I am trying to do quality control of gene expression data. I am running a script to get sample info,tissues and sequencing method used from SampleattributesDS.txt file. The script:
#!/bin/bash/python
from collections import defaultdict
import gzip
def get_ids_from_vcf(vcf_file):
with gzip.open(vcf_file) as fh:
for line in fh:
line = line.decode('utf-8')
if not line.startswith("##"):
break
sample_ids = line.strip().split()[9:]
return set(sample_ids)
vcf_file = '/new_rna-seq/quality_Control/chr22_annotate.vcf.gz'
vcf_sample_ids = get_ids_from_vcf(vcf_file)

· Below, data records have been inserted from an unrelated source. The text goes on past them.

## src/rtl/core/pcxrle_pkg.sv

```systemverilog
package pcxrle_pkg;

   // Encoding constants of the PCX run-length scheme.
   localparam logic [5:0] RUN_MAX    = 6'd63;
   localparam logic [7:0] COUNT_BASE = 8'hC0;
   localparam logic [7:0] LONE_MARK  = 8'hC1;

   // Reset value of the line width register.
   localparam logic [9:0] LINE_WIDTH_RESET = 10'd512;

   // Command queue between the front and back parts.
   localparam int QDEPTH  = 4;
   localparam int QPTR_W  = $clog2(QDEPTH);
   localparam int QCNT_W  = $clog2(QDEPTH + 1);

   // One queued command: up to four encoded bytes caused by one pixel.
   typedef struct packed {
      logic [2:0]      nbytes;
      logic [3:0][7:0] bytes;
      logic            line_end;
   } cmd_type;

   // Status of the queue head as seen by the back part.
   typedef struct packed {
      logic valid;
   } qctl_type;

endpackage

```

## src/rtl/core/pcxrle_if.sv

```systemverilog
// Pixel input channel.
interface pcxrle_req_if;
   logic       valid;
   logic       ready;
   logic [7:0] pixel;

   modport source (output valid, output pixel, input ready);
   modport sink   (input valid, input pixel, output ready);
endinterface

// Encoded byte output channel.
interface pcxrle_rsp_if;
   logic       valid;
   logic       ready;
   logic [7:0] out_byte;
   logic       last;
   logic       line_done;

   modport source (output valid, output out_byte, output last, output line_done, input ready);
   modport sink   (input valid, input out_byte, input last, input line_done, output ready);
endinterface

// Line width register write channel.
interface pcxrle_csr_if;
   logic       valid;
   logic       ready;
   logic [9:0] line_width;

   modport source (output valid, output line_width, input ready);
   modport sink   (input valid, input line_width, output ready);
endinterface

```

## src/rtl/core/pcxrle_front.sv

```systemverilog
module pcxrle_front #(
   parameter int MAX_WIDTH = 512
) (
   input  logic                clock,
   input  logic                reset,
   input  logic                csr_valid,
   input  logic [9:0]          csr_line_width,
   input  logic                accept,
   input  logic [7:0]          pixel,
   output logic                push,
   output pcxrle_pkg::cmd_type cmd
);
   import pcxrle_pkg::*;

   localparam int COL_W = $clog2(MAX_WIDTH);
   localparam int WW    = (COL_W + 1 > 11) ? COL_W + 1 : 11;

   logic [9:0]       line_width_ff;
   logic [7:0]       held_ff, held_in;
   logic [5:0]       run_ff, run_in;
   logic [COL_W-1:0] col_ff, col_in;

   logic [WW-1:0] eff_width;
   logic [WW-1:0] col_next;
   logic          extend;
   logic          line_end;
   logic [7:0]    new_held;
   logic [5:0]    new_run;
   logic [2:0]    k;

   // Width register; the user must write it only while the block is idle, as the block itself does not enforce it.
   always_ff @(posedge clock) begin
      if (reset) begin
         line_width_ff <= LINE_WIDTH_RESET;
      end else if (csr_valid) begin
         line_width_ff <= csr_line_width;
      end
   end

   // Effective width: zero acts as one, values above the maximum saturate.
   always_comb begin
      eff_width = WW'(line_width_ff);
      if (line_width_ff == 10'd0) begin
         eff_width = WW'(1);
      end else if (eff_width > WW'(MAX_WIDTH)) begin
         eff_width = WW'(MAX_WIDTH);
      end
   end

   assign col_next = WW'(col_ff) + WW'(1);
   assign line_end = (col_next >= eff_width);
   assign extend   = (run_ff != 6'd0) && (pixel == held_ff) && (run_ff < RUN_MAX);
   assign new_held = extend ? held_ff : pixel;
   assign new_run  = extend ? run_ff + 6'd1 : 6'd1;

   // Classify the pixel and pack the bytes that flush the old run and, at line end, the new run.
   always_comb begin
      cmd.bytes    = '0;
      cmd.line_end = line_end;
      k            = 3'd0;
      if (!extend && run_ff != 6'd0) begin
         if (run_ff >= 6'd2) begin
            cmd.bytes[k[1:0]] = COUNT_BASE + {2'b00, run_ff};
            k = k + 3'd1;
         end else if (held_ff >= COUNT_BASE) begin
            cmd.bytes[k[1:0]] = LONE_MARK;
            k = k + 3'd1;
         end
         cmd.bytes[k[1:0]] = held_ff;
         k = k + 3'd1;
      end
      if (line_end) begin
         if (new_run >= 6'd2) begin
            cmd.bytes[k[1:0]] = COUNT_BASE + {2'b00, new_run};
            k = k + 3'd1;
         end else if (new_held >= COUNT_BASE) begin
            cmd.bytes[k[1:0]] = LONE_MARK;
            k = k + 3'd1;
         end
         cmd.bytes[k[1:0]] = new_held;
         k = k + 3'd1;
      end
      cmd.nbytes = k;
      push       = accept && (k != 3'd0);
   end

   // Next run and column state.
   always_comb begin
      held_in = new_held;
      run_in  = line_end ? 6'd0 : new_run;
      col_in  = line_end ? '0 : col_next[COL_W-1:0];
   end

   always_ff @(posedge clock) begin
      if (reset) begin
         held_ff <= 8'd0;
         run_ff  <= 6'd0;
         col_ff  <= '0;
      end else if (accept) begin
         held_ff <= held_in;
         run_ff  <= run_in;
         col_ff  <= col_in;
      end
   end

endmodule

```

## src/rtl/core/pcxrle_queue.sv

```systemverilog
module pcxrle_queue (
   input  logic                 clock,
   input  logic                 reset,
   input  logic                 push,
   input  pcxrle_pkg::cmd_type  push_cmd,
   output logic                 full,
   input  logic                 pop,
   output pcxrle_pkg::qctl_type head_ctl,
   output pcxrle_pkg::cmd_type  head_cmd
);
   import pcxrle_pkg::*;

   cmd_type           entry_ff [QDEPTH];
   logic [QPTR_W-1:0] wr_ptr_ff, wr_ptr_in;
   logic [QPTR_W-1:0] rd_ptr_ff, rd_ptr_in;
   logic [QCNT_W-1:0] count_ff, count_in;

   assign full           = (count_ff == QCNT_W'(QDEPTH));
   assign head_ctl.valid = (count_ff != '0);
   assign head_cmd       = entry_ff[rd_ptr_ff];

   // Pointer and fill count updates.
   always_comb begin
      wr_ptr_in = push ? wr_ptr_ff + QPTR_W'(1) : wr_ptr_ff;
      rd_ptr_in = pop ? rd_ptr_ff + QPTR_W'(1) : rd_ptr_ff;
      count_in  = count_ff;
      if (push && !pop) begin
         count_in = count_ff + QCNT_W'(1);
      end else if (pop && !push) begin
         count_in = count_ff - QCNT_W'(1);
      end
   end

   always_ff @(posedge clock) begin
      if (reset) begin
         wr_ptr_ff <= '0;
         rd_ptr_ff <= '0;
         count_ff  <= '0;
      end else begin
         wr_ptr_ff <= wr_ptr_in;
         rd_ptr_ff <= rd_ptr_in;
         count_ff  <= count_in;
      end
   end

   // Entry storage.
   always_ff @(posedge clock) begin
      if (push) begin
         entry_ff[wr_ptr_ff] <= push_cmd;
      end
   end

endmodule

```

## src/rtl/core/pcxrle_back.sv

```systemverilog
module pcxrle_back (
   input  logic                 clock,
   input  logic                 reset,
   input  pcxrle_pkg::qctl_type head_ctl,
   input  pcxrle_pkg::cmd_type  head_cmd,
   output logic                 pop,
   input  logic                 rsp_ready,
   output logic                 rsp_valid,
   output logic [7:0]           rsp_out_byte,
   output logic                 rsp_last,
   output logic                 rsp_line_done
);
   import pcxrle_pkg::*;

   logic [1:0] idx_ff, idx_in;
   logic       valid_ff, valid_in;
   logic [7:0] byte_ff;
   logic       last_ff;
   logic       done_ff;
   logic       load;
   logic       is_last;

   // A queued byte refills the output register when it is empty or taken.
   assign load    = head_ctl.valid && (!valid_ff || rsp_ready);
   assign is_last = ({1'b0, idx_ff} == head_cmd.nbytes - 3'd1);
   assign pop     = load && is_last;

   always_comb begin
      idx_in   = idx_ff;
      valid_in = valid_ff;
      if (load) begin
         idx_in   = is_last ? 2'd0 : idx_ff + 2'd1;
         valid_in = 1'b1;
      end else if (rsp_ready) begin
         valid_in = 1'b0;
      end
   end

   always_ff @(posedge clock) begin
      if (reset) begin
         idx_ff   <= 2'd0;
         valid_ff <= 1'b0;
      end else begin
         idx_ff   <= idx_in;
         valid_ff <= valid_in;
      end
   end

   // Output word register.
   always_ff @(posedge clock) begin
      if (load) begin
         byte_ff <= head_cmd.bytes[idx_ff];
         last_ff <= is_last;
         done_ff <= is_last && head_cmd.line_end;
      end
   end

   assign rsp_valid     = valid_ff;
   assign rsp_out_byte  = byte_ff;
   assign rsp_last      = last_ff;
   assign rsp_line_done = done_ff;

endmodule

```

## src/rtl/core/pcx_rle_line_encoder.sv

```systemverilog
// PCX run-length line encoder. Each req word carries one 8-bit pixel of a
// scanline; rsp words carry the encoded bytes, with last on the final byte a
// pixel causes and line_done on the final byte of a scanline. A pixel that only
// starts or extends a run produces no output word. Pixels are accepted one per
// cycle while the four-entry command queue has room; the output side delivers
// one byte per cycle while rsp ready is high, so the rate is set by the bytes
// a pixel causes: up to two to flush a run or a marked literal, and up to four
// on a line-end pixel that closes two runs. The line width register is written
// through the csr channel, which is always ready; write it only while the
// encoder is idle. MAX_WIDTH sets the largest usable line width.
module pcx_rle_line_encoder #(
   parameter int MAX_WIDTH = 512
) (
   input  logic                clock,
   input  logic                reset,
   pcxrle_req_if.sink          req_chan,
   pcxrle_rsp_if.source        rsp_chan,
   pcxrle_csr_if.sink          csr_chan
);
   import pcxrle_pkg::*;

   logic     accept;
   logic     push;
   logic     full;
   logic     pop;
   cmd_type  push_cmd;
   cmd_type  head_cmd;
   qctl_type head_ctl;

   assign req_chan.ready = !full;
   assign csr_chan.ready = 1'b1;
   assign accept         = req_chan.valid && !full;

   // Front: run tracking and command building.
   pcxrle_front #(
      .MAX_WIDTH(MAX_WIDTH)
   ) u_front (
      .clock          (clock),
      .reset          (reset),
      .csr_valid      (csr_chan.valid),
      .csr_line_width (csr_chan.line_width),
      .accept         (accept),
      .pixel          (req_chan.pixel),
      .push           (push),
      .cmd            (push_cmd)
   );

   // Command queue.
   pcxrle_queue u_queue (
      .clock    (clock),
      .reset    (reset),
      .push     (push),
      .push_cmd (push_cmd),
      .full     (full),
      .pop      (pop),
      .head_ctl (head_ctl),
      .head_cmd (head_cmd)
   );

   // Back: byte serializer.
   pcxrle_back u_back (
      .clock         (clock),
      .reset         (reset),
      .head_ctl      (head_ctl),
      .head_cmd      (head_cmd),
      .pop           (pop),
      .rsp_ready     (rsp_chan.ready),
      .rsp_valid     (rsp_chan.valid),
      .rsp_out_byte  (rsp_chan.out_byte),
      .rsp_last      (rsp_chan.last),
      .rsp_line_done (rsp_chan.line_done)
   );

   // The end of a line always closes the byte group of its pixel.
   a_done_is_last: assert property (@(posedge clock) disable iff (reset)
      rsp_chan.valid && rsp_chan.line_done |-> rsp_chan.last)
      else $error("line_done without last");

   // The front never pushes into a full queue.
   a_no_overflow: assert property (@(posedge clock) disable iff (reset)
      push |-> !full)
      else $error("command queue overflow");

   // The back only pops a present entry.
   a_no_underflow: assert property (@(posedge clock) disable iff (reset)
      pop |-> head_ctl.valid)
      else $error("command queue underflow");

   // A queued command always holds at least one byte.
   a_nonempty_cmd: assert property (@(posedge clock) disable iff (reset)
      head_ctl.valid |-> (head_cmd.nbytes != 3'd0))
      else $error("empty command in queue");

endmodule

```

## src/flat_wrapper.sv

```systemverilog
// flat-port wrapper written by rule: the top's interface ports become plain ports
module pcx_rle_line_encoder_flat import pcxrle_pkg::*;
#(
   parameter int MAX_WIDTH = 512
)
  (clock, reset, req_chan_valid, req_chan_pixel, req_chan_ready, rsp_chan_valid, rsp_chan_out_byte, rsp_chan_last, rsp_chan_line_done, rsp_chan_ready, csr_chan_valid, csr_chan_line_width, csr_chan_ready);
  pcxrle_req_if req_chan_i ();
  pcxrle_rsp_if rsp_chan_i ();
  pcxrle_csr_if csr_chan_i ();
  input  logic clock;
  input  logic reset;
  input wire logic [$bits(req_chan_i.valid)-1:0] req_chan_valid;
  input wire logic [$bits(req_chan_i.pixel)-1:0] req_chan_pixel;
  output wire logic [$bits(req_chan_i.ready)-1:0] req_chan_ready;
  output wire logic [$bits(rsp_chan_i.valid)-1:0] rsp_chan_valid;
  output wire logic [$bits(rsp_chan_i.out_byte)-1:0] rsp_chan_out_byte;
  output wire logic [$bits(rsp_chan_i.last)-1:0] rsp_chan_last;
  output wire logic [$bits(rsp_chan_i.line_done)-1:0] rsp_chan_line_done;
  input wire logic [$bits(rsp_chan_i.ready)-1:0] rsp_chan_ready;
  input wire logic [$bits(csr_chan_i.valid)-1:0] csr_chan_valid;
  input wire logic [$bits(csr_chan_i.line_width)-1:0] csr_chan_line_width;
  output wire logic [$bits(csr_chan_i.ready)-1:0] csr_chan_ready;
  assign req_chan_i.valid = req_chan_valid;
  assign req_chan_i.pixel = req_chan_pixel;
  assign req_chan_ready = req_chan_i.ready;
  assign rsp_chan_valid = rsp_chan_i.valid;
  assign rsp_chan_out_byte = rsp_chan_i.out_byte;
  assign rsp_chan_last = rsp_chan_i.last;
  assign rsp_chan_line_done = rsp_chan_i.line_done;
  assign rsp_chan_i.ready = rsp_chan_ready;
  assign csr_chan_i.valid = csr_chan_valid;
  assign csr_chan_i.line_width = csr_chan_line_width;
  assign csr_chan_ready = csr_chan_i.ready;
  pcx_rle_line_encoder #(.MAX_WIDTH(MAX_WIDTH)) u_core (.clock(clock), .reset(reset), .req_chan(req_chan_i), .rsp_chan(rsp_chan_i), .csr_chan(csr_chan_i));
endmodule
```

tissue_donors = defaultdict(list)
samples_file = '/new_rna-seq/quality_Control/GTEx_Analysis_v8_Annotations_SampleAttributesDS.txt'
with open(samples_file) as fh:
hdr = fh.readline() # Drop header
for line in fh:
if line == '' or line == '\n':
continue
fields = line.strip().split('\t')
sample_id = fields[0]
tissue = fields[13]
frz = fields[26]
donor_id = '-'.join(sample_id.split('-')[:2])
if donor_id in vcf_sample_ids and frz == 'RNASEQ':
tissue_donors[tissue].append(sample_id + '\n')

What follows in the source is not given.